Thomas Oppermann

Der Göttinger Bundestagsabgeordnete Thomas Oppermann begrüßt die am Donnerstag vom Bundestag wiedereingeführte Meisterpflicht in zwölf Berufen. „Seit der Reform 2004 hat sich in den Berufsbildern vieles verändert“, begründete Oppermann die Entscheidung. In der damaligen Reform der Handwerksordnung sollten einfachere Tätigkeiten, die vorher nur von Meisterbetrieben ausgeführt werden durften, für Selbstständige geöffnet werden.

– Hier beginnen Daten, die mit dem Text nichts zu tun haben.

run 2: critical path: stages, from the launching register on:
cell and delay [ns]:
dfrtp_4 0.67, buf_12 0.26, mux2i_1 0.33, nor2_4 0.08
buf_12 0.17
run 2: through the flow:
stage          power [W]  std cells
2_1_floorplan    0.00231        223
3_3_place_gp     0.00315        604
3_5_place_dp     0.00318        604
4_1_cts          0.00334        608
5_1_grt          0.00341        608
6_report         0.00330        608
--- config.mk ---
export PLATFORM = sky130hd
export DESIGN_NAME = core_ctrl
export DESIGN_NICKNAME = d
export VERILOG_FILES = /design/src/rtl/core_ctrl.sv
export SDC_FILE = /design/constraint.sdc
export NUM_CORES = 1
export LEC_CHECK = 0
export CAP_MARGIN = 20
export CORE_ASPECT_RATIO = 0.9
export CORE_MARGIN = 2
export CORE_UTILIZATION = 30
export CTS_CLUSTER_DIAMETER = 100
export DETAILED_ROUTE_END_ITERATION = 10
export DONT_BUFFER_PORTS = 1
export GPL_TIMING_DRIVEN = 0
export HOLD_SLACK_MARGIN = 0.02
export PLACE_DENSITY = 0.48
export SYNTH_ARGS = -nofsm -noshare
export SYNTH_HDL_FRONTEND = slang
export SYNTH_SLANG_ARGS = --single-unit
--- constraint.sdc ---
create_clock -name clk_i -period 8.7 [get_ports clk_i]
set_input_delay 1.74 -clock clk_i [delete_from_list [all_inputs] [get_ports clk_i]]
set_output_delay 1.74 -clock clk_i [all_outputs]
set_load 0.005 [all_outputs]
--- src/rtl/core_ctrl.sv ---
// rtl/core_ctrl.sv - kernel-loop sequencer: walks output windows and kernel taps
// Counters always name the tap being issued when in RUN; ia/wa are registered from their next values.
module core_ctrl (
  input  logic        clk_i,
  input  logic        rst_i,
  input  logic        s_init_i,
  input  logic        out_busy_i,
  input  logic [5:0]  iw_i,
  input  logic [5:0]  ow_i,
  input  logic [5:0]  oh_i,
  input  logic [3:0]  kw_i,
  input  logic [3:0]  kh_i,
  output logic        exec_o,
  output logic [11:0] ia_o,
  output logic [9:0]  wa_o,
  output logic        k_init_o,
  output logic        k_fin_o,
  output logic        s_fin_o
);

  typedef enum logic [1:0] {
    S_IDLE,
    S_RUN,
    S_WAIT,
    S_DONE
  } state_t;

  state_t      state_q, state_d;
  logic [5:0]  oy_q, oy_d;
  logic [5:0]  ox_q, ox_d;
  logic [3:0]  ky_q, ky_d;
  logic [3:0]  kx_q, kx_d;
  logic [11:0] ia_q, ia_d;
  logic [9:0]  wa_q, wa_d;
  logic        last_tap;
  logic        last_win;

  always_ff @(posedge clk_i) begin
    if (rst_i) begin
      state_q <= S_IDLE;
      oy_q    <= '0;
      ox_q    <= '0;
      ky_q    <= '0;
      kx_q    <= '0;
      ia_q    <= '0;
      wa_q    <= '0;
    end else begin
      state_q <= state_d;
      oy_q    <= oy_d;
      ox_q    <= ox_d;
      ky_q    <= ky_d;
      kx_q    <= kx_d;
      ia_q    <= ia_d;
      wa_q    <= wa_d;
    end
  end

  always_comb begin
    state_d  = state_q;
    oy_d     = oy_q;
    ox_d     = ox_q;
    ky_d     = ky_q;
    kx_d     = kx_q;
    last_tap = (kx_q == kw_i) && (ky_q == kh_i);
    last_win = (ox_q == ow_i) && (oy_q == oh_i);

    case (state_q)
      S_IDLE: begin
        if (s_init_i) begin
          oy_d    = '0;
          ox_d    = '0;
          ky_d    = '0;
          kx_d    = '0;
          state_d = out_busy_i ? S_WAIT : S_RUN;
        end
      end
      S_RUN: begin
        if (!last_tap) begin
          if (kx_q == kw_i) begin
            kx_d = '0;
            ky_d = ky_q + 4'd1;
          end else begin
            kx_d = kx_q + 4'd1;
          end
        end else begin
          kx_d = '0;
          ky_d = '0;
          if (last_win) begin
            ox_d    = '0;
            oy_d    = '0;
            state_d = S_DONE;
          end else begin
            if (ox_q == ow_i) begin
              ox_d = '0;
              oy_d = oy_q + 6'd1;
            end else begin
              ox_d = ox_q + 6'd1;
            end
            // Back-pressure is only honoured here, between windows.
            if (out_busy_i) state_d = S_WAIT;
          end
        end
      end
      S_WAIT: begin
        if (!out_busy_i) state_d = S_RUN;
      end
      S_DONE: begin
        state_d = S_IDLE;
      end
      default: begin
        state_d = S_IDLE;
      end
    endcase

    // 12-bit modular arithmetic gives the required wrap without a wider product.
    ia_d = ({6'd0, oy_d} + {8'd0, ky_d}) * ({6'd0, iw_i} + 12'd1)
         + {6'd0, ox_d} + {8'd0, kx_d};
    wa_d = {6'd0, ky_d} * ({6'd0, kw_i} + 10'd1) + {6'd0, kx_d};
  end

  assign exec_o   = (state_q == S_RUN);
  assign ia_o     = ia_q;
  assign wa_o     = wa_q;
  assign k_init_o = exec_o && (kx_q == 4'd0) && (ky_q == 4'd0);
  assign k_fin_o  = exec_o && last_tap;
  assign s_fin_o  = (state_q == S_DONE);

endmodule
[src/rtl/elastic_delay.sv]
// Elastic valid/ready delay line of STAGES slots with bubble collapse and synchronous flush.
// Latency STAGES-1 edges from accept to data_out; stalls propagate back to in_ready combinationally,
// or through a registered skid slot when ELASTIC_DELAY_SKID_EN is defined.
module elastic_delay #(
    parameter int  WIDTH  = 32,
    parameter int  STAGES = 2,
    localparam int CNT_W  = $clog2(STAGES + 2)
) (
    input  logic             clk,
    input  logic             reset_n,
    input  logic             flush,
    input  logic             in_valid,
    output logic             in_ready,
    input  logic [WIDTH-1:0] in,
    output logic             out_valid,
    input  logic             out_ready,
    output logic [WIDTH-1:0] data_out,
    output logic [CNT_W-1:0] occupancy
);
    generate
        if (STAGES < 1 || STAGES > 8) begin : g_bad_stages
            $error("elastic_delay: STAGES must be in 1..8");
        end
    endgenerate

    logic [STAGES-1:0] valid_q;
    logic [WIDTH-1:0]  data_q [STAGES];
    logic [STAGES-1:0] ready;
    logic              accept;
    logic              src_vld;
    logic [WIDTH-1:0]  src_dat;

    // A slot may load when it is empty or its occupant moves on this edge.
    always_comb begin : p_ready
        logic r;
        r     = out_ready;
        ready = '0;
        for (int k = STAGES - 1; k >= 0; k--) begin
            r        = !valid_q[k] || r;
            ready[k] = r;
        end
    end

`ifdef ELASTIC_DELAY_SKID_EN
    logic             skid_valid;
    logic [WIDTH-1:0] skid_data;

    assign in_ready = !skid_valid && !flush;
    assign accept   = in_valid && in_ready;
    // A parked entry always enters slot 0 ahead of anything new.
    assign src_vld  = skid_valid || accept;
    assign src_dat  = skid_valid ? skid_data : in;

    always_ff @(posedge clk or negedge reset_n) begin
        if (!reset_n) begin
            skid_valid <= 1'b0;
            skid_data  <= '0;
        end else if (flush) begin
            skid_valid <= 1'b0;
        end else if (skid_valid) begin
            if (ready[0]) begin
                skid_valid <= 1'b0;
            end
        end else if (accept && !ready[0]) begin
            skid_valid <= 1'b1;
            skid_data  <= in;
        end
    end
`else
    assign in_ready = ready[0] && !flush;
    assign accept   = in_valid && in_ready;
    assign src_vld  = accept;
    assign src_dat  = in;
`endif

    always_ff @(posedge clk or negedge reset_n) begin
        if (!reset_n) begin
            valid_q <= '0;
            for (int k = 0; k < STAGES; k++) begin
                data_q[k] <= '0;
            end
        end else begin
            if (ready[0]) begin
                valid_q[0] <= src_vld;
                data_q[0]  <= src_dat;
            end
            for (int k = 1; k < STAGES; k++) begin
                if (ready[k]) begin
                    valid_q[k] <= valid_q[k-1];
                    data_q[k]  <= data_q[k-1];
                end
            end
            // Data registers keep stale payload; only the valid bits are discarded.
            if (flush) begin
                valid_q <= '0;
            end
        end
    end

    always_comb begin
        occupancy = '0;
        for (int k = 0; k < STAGES; k++) begin
            occupancy = occupancy + CNT_W'(valid_q[k]);
        end
`ifdef ELASTIC_DELAY_SKID_EN
        occupancy = occupancy + CNT_W'(skid_valid);
`endif
    end

    assign out_valid = valid_q[STAGES-1];
    assign data_out  = data_q[STAGES-1];

endmodule
==> src/rtl/baccarat_ctrl.sv <==
// Baccarat hand sequencer: deals four cards, applies natural/player/banker draw rules, latches win lights.
// Optional full banker tableau in EVAL6 when BACCARAT_TABLEAU_EN is defined; otherwise dscore<=5 draws.
module baccarat_ctrl #(
  parameter int unsigned DONE_HOLD = 0
) (
  input  logic       slow_clock,
  input  logic       reset,
  input  logic [3:0] pcard3,
  input  logic [3:0] pscore,
  input  logic [3:0] dscore,
  output logic       load_pcard1,
  output logic       load_pcard2,
  output logic       load_pcard3,
  output logic       load_dcard1,
  output logic       load_dcard2,
  output logic       load_dcard3,
  output logic       player_win_light,
  output logic       dealer_win_light,
  output logic       hand_done
);

  // state     | meaning
  // DEAL_P1   | load player card 1
  // DEAL_D1   | load dealer card 1
  // DEAL_P2   | load player card 2
  // DEAL_D2   | load dealer card 2
  // EVAL4     | natural / player third-card decision
  // DEAL_P3   | load player card 3
  // EVAL6     | banker third-card decision
  // DEAL_D3   | load dealer card 3
  // DONE      | hand finished, lights valid
  typedef enum logic [3:0] {
    S_DEAL_P1, S_DEAL_D1, S_DEAL_P2, S_DEAL_D2, S_EVAL4,
    S_DEAL_P3, S_EVAL6, S_DEAL_D3, S_DONE
  } state_t;

  localparam logic [15:0] HOLD_INIT = (DONE_HOLD > 0) ? 16'(DONE_HOLD - 1) : 16'd0;

  state_t      state_q, state_d;
  logic [15:0] hold_q, hold_d;
  logic [5:0]  strobe_q, strobe_d;
  logic        pwin_q, pwin_d;
  logic        dwin_q, dwin_d;
  logic        done_q, done_d;

  logic [3:0]  p_sat, d_sat;
  logic        banker_draw;

  assign p_sat = (pscore > 4'd9) ? 4'd9 : pscore;
  assign d_sat = (dscore > 4'd9) ? 4'd9 : dscore;

`ifdef BACCARAT_TABLEAU_EN
  logic [3:0] v3;
  assign v3 = (pcard3 > 4'd9) ? 4'd0 : pcard3;

  always_comb begin
    banker_draw = 1'b0;
    case (d_sat)
      4'd0, 4'd1, 4'd2: banker_draw = 1'b1;
      4'd3:             banker_draw = (v3 != 4'd8);
      4'd4:             banker_draw = (v3 >= 4'd2) && (v3 <= 4'd7);
      4'd5:             banker_draw = (v3 >= 4'd4) && (v3 <= 4'd7);
      4'd6:             banker_draw = (v3 >= 4'd6) && (v3 <= 4'd7);
      default:          banker_draw = 1'b0;
    endcase
  end
`else
  logic unused_pcard3;
  assign unused_pcard3 = ^pcard3;
  assign banker_draw   = (d_sat <= 4'd5);
`endif

  always_comb begin
    state_d = state_q;
    hold_d  = hold_q;
    case (state_q)
      S_DEAL_P1: state_d = S_DEAL_D1;
      S_DEAL_D1: state_d = S_DEAL_P2;
      S_DEAL_P2: state_d = S_DEAL_D2;
      S_DEAL_D2: state_d = S_EVAL4;
      S_EVAL4: begin
        if ((p_sat >= 4'd8) || (d_sat >= 4'd8)) state_d = S_DONE;
        else if (p_sat <= 4'd5)                 state_d = S_DEAL_P3;
        else if (d_sat <= 4'd5)                 state_d = S_DEAL_D3;
        else                                    state_d = S_DONE;
      end
      S_DEAL_P3: state_d = S_EVAL6;
      S_EVAL6:   state_d = banker_draw ? S_DEAL_D3 : S_DONE;
      S_DEAL_D3: state_d = S_DONE;
      S_DONE: begin
        if (DONE_HOLD != 0) begin
          if (hold_q == 16'd0) state_d = S_DEAL_P1;
          else                 hold_d  = hold_q - 16'd1;
        end
      end
      default:   state_d = S_DEAL_P1;
    endcase
    // hold timer is a down-counter armed on entry to DONE
    if ((state_d == S_DONE) && (state_q != S_DONE)) hold_d = HOLD_INIT;
  end

  // Outputs are registered one cycle behind the state so reset leaves everything at 0.
  always_comb begin
    strobe_d = 6'b000000;
    case (state_q)
      S_DEAL_P1: strobe_d = 6'b100000;
      S_DEAL_D1: strobe_d = 6'b010000;
      S_DEAL_P2: strobe_d = 6'b001000;
      S_DEAL_D2: strobe_d = 6'b000100;
      S_DEAL_P3: strobe_d = 6'b000010;
      S_DEAL_D3: strobe_d = 6'b000001;
      default:   strobe_d = 6'b000000;
    endcase
    done_d = (state_q == S_DONE);
    pwin_d = pwin_q;
    dwin_d = dwin_q;
    if (state_q != S_DONE) begin
      pwin_d = 1'b0;
      dwin_d = 1'b0;
    end else if (!done_q) begin
      pwin_d = (p_sat >= d_sat);
      dwin_d = (d_sat >= p_sat);
    end
  end

  always_ff @(posedge slow_clock) begin
    if (reset) begin
      state_q  <= S_DEAL_P1;
      hold_q   <= 16'd0;
      strobe_q <= 6'b000000;
      pwin_q   <= 1'b0;
      dwin_q   <= 1'b0;
      done_q   <= 1'b0;
    end else begin
      state_q  <= state_d;
      hold_q   <= hold_d;
      strobe_q <= strobe_d;
      pwin_q   <= pwin_d;
      dwin_q   <= dwin_d;
      done_q   <= done_d;
    end
  end

  assign load_pcard1      = strobe_q[5];
  assign load_dcard1      = strobe_q[4];
  assign load_pcard2      = strobe_q[3];
  assign load_dcard2      = strobe_q[2];
  assign load_pcard3      = strobe_q[1];
  assign load_dcard3      = strobe_q[0];
  assign player_win_light = pwin_q;
  assign dealer_win_light = dwin_q;
  assign hand_done        = done_q;

endmodule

Das Angebot verbreiterte sich auch, doch die Qualität sank und die Zahl der Ausbildungsbetriebe wurde immer weniger. Jetzt steuert die Regierung diesem Trend entgegen. „Die Meisterprüfung ist ein elementarer Bestandteil unseres dualen Ausbildungssystems“, erklärte Oppermann. „Sie steht für Qualität aber auch für Nachhaltigkeit. Denn nur mit ausbildenden Meisterbetrieben, können wir dem Fachkräftemangel entgegenwirken.“ Vom Gesetz betroffen sind Fliesen-, Platten- und Mosaikleger, Betonstein- und Terrazzohersteller, Estrichleger, Behälter- und Apparatebauer, Parkettleger, Rollladen- und Sonnenschutztechniker, Drechsler und Holzspielzeugmacher, Böttcher, Glasveredler, Schilder- und Lichtreklamehersteller, Raumausstatter sowie Orgel- und Harmoniumbauer.

Betriebe, die bisher ohne Meisterprüfung arbeiteten, müssen sich aber nicht fürchten. Für sie wird es einen Bestandsschutz geben.